Thursday, January 22, 2009

Mama said there'd be days like this...

Well she said it would be tough...Not this tough. I think more moms should warn new moms and moms of more than one under the age of 2, that there would be days you feel like the worst mother in the world, like an utter and complete failure and that you have no buisness even being a mom. That you would run ragged and would have little patience.
Then I think of the gift of grace. Grace that God gives me to start new. Everyday He lets me wake up and start fresh with my sweet kiddos. In fact He doesn't even make me wait until the next morning. He give me the choice (and blessed help from my sweet mom and dad!!!) and I can stop, ask forgiveness and start fresh right then and there. Motherhood is totally bringing out the deep ugliness that lies inside of Tara. It shows me how DESPERATELY I cannot do this without God refining and changing me DAILY. I feel like I haven't come as far as a should. I feel like I should be further but I'm not going to stop trying. I'm going to wake up tomorrow, and I am going to determine to be more patient, loving and supportive of my children and their craziness ;) I want to teach them to be godly and loving and patient and kind but how will they learn that if I am not showing it to them? They mean the world to me and God has blessed me far more than I ever deserve. By His grace, I will be a good mommy and I will learn and I will strive to love my children well....

And you wonder how can you lose patience with kids with faces like these? Well easy BUT! That I believe is why God makes them so darn cute! So your anger melts and you hug them up!




His new big boy haircut I gave him :)

Teagan reading...

So focused! She gets too frustrated with these so I had to switch them out for things she can pick up!

Sibling love!

Chubby wubby cheeks!

Before his haircut, my shaggy man!

Her hair normally, all wild and crazy! I have to smooth it down often! :)





4 comments:

Will & Abby's Life said...

Tara,

Big hugs to you. I'm not a Mom yet, (well, not one that has to deal with temper tantrums or a fussy baby at the same time!) but I just wanted to say that I know motherhood also brings out the BEAUTY of Tara and who God made you to be :)
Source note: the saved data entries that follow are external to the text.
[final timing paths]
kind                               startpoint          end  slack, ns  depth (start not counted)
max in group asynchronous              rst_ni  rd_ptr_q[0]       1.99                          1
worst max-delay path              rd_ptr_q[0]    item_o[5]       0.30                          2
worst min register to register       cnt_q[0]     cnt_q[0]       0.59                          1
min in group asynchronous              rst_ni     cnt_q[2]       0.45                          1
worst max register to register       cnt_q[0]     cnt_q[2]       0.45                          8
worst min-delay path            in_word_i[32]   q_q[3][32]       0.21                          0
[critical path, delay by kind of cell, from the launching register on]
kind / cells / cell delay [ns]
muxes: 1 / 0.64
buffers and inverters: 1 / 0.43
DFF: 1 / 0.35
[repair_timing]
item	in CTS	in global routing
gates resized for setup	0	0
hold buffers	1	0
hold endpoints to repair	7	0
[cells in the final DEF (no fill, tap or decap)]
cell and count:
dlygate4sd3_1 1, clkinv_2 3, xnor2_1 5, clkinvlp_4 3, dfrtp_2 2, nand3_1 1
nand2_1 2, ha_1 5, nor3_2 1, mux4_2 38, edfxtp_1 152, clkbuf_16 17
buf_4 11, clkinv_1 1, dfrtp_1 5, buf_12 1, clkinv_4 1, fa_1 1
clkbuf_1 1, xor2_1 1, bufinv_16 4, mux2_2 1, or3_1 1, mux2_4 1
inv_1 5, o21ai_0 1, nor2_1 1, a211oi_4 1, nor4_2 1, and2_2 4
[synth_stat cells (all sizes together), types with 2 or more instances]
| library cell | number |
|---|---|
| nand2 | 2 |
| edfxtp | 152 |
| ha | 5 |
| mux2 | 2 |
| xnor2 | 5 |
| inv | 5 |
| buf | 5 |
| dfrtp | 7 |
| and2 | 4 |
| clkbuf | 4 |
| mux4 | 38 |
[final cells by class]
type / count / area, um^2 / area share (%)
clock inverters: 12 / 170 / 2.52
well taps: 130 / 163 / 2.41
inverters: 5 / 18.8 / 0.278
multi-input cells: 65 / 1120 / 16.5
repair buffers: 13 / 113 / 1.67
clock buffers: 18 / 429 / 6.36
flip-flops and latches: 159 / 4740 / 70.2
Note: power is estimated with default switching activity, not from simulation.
Thanks for being transparent and honest :) And you're right, those are some very cute faces!

Abby

Beni Fam said...

As I read your post it brought tears to my eyes because I feel like this so often. There are nights I just cry in my husband's arms and tell him that I am just the worst mother and why does the Lord keep entrusting more children to my care. I realize that this may be partly because I am hormonal and scared to become a mother of 3 in 3 months or so. The days that I get so frustrated with my children I go into another room and say a quick prayer for strength and then when I see my kids again they display the best example of forgiveness that we should continue to show everyone who hurts us. It amazes me that if I lose my temper with one of them not even a minute later they smile at me and just want love and they have already forgotten why I was upset with them in the first place. Thank you for being so genuine in this post because I think there are a lot of moms out there that feel like this and don't share what they are really feeling.

cora said...

Yes thanks for being so open. So many times we can put up our fronts and then when we're alone we feel just that, alone and that no one can relate. Well I can relate. And for the record (and I know I don't see everything but...) I think you're a terrific mom. You obviously care or this wouldn't bother you and you love your children so much and its so obvious. I just pray the Lord will dish out double helpings of wisdom, peace and joy on us mommies! Yes I would love to sit down and talk on monday or anytime for that matter. :)

leah said...

well it sure has been a few days since I checked my blogger dashboard!! so anyway...
THANKS, Tara, for being so open. Gosh, I have just one easy baby and I feel like this sometimes. I remember crying in frustration one night when G was a newborn & my mom was still in town helping me out. G would NOT sleep and I just wanted to go to sleep and I screamed, "I can't do this!! I do not have the patience for this baby!!!" And my mom gently reminded me, "This is how you become patient."

I like how you said how much you appreciate your mom & dad because they really do know how you feel. You are a wonderful mom, and you just have to take day by day... in several years there will be new obstacles, new challenges, and you will feel overwhelmed with them too. But if you are LOVING your children then that's what counts.
God doesn't give us more than we can handle. He obviously thinks that you can handle your two young children. He is obviously working some serious life skills into you. You are stronger for it. See me? I still have only one child. I know I cannot handle having a 2nd child until Genevieve is 5 or years old. We are planning it that way. The fact that you are handling it just fine makes me admire you so much more, Tara.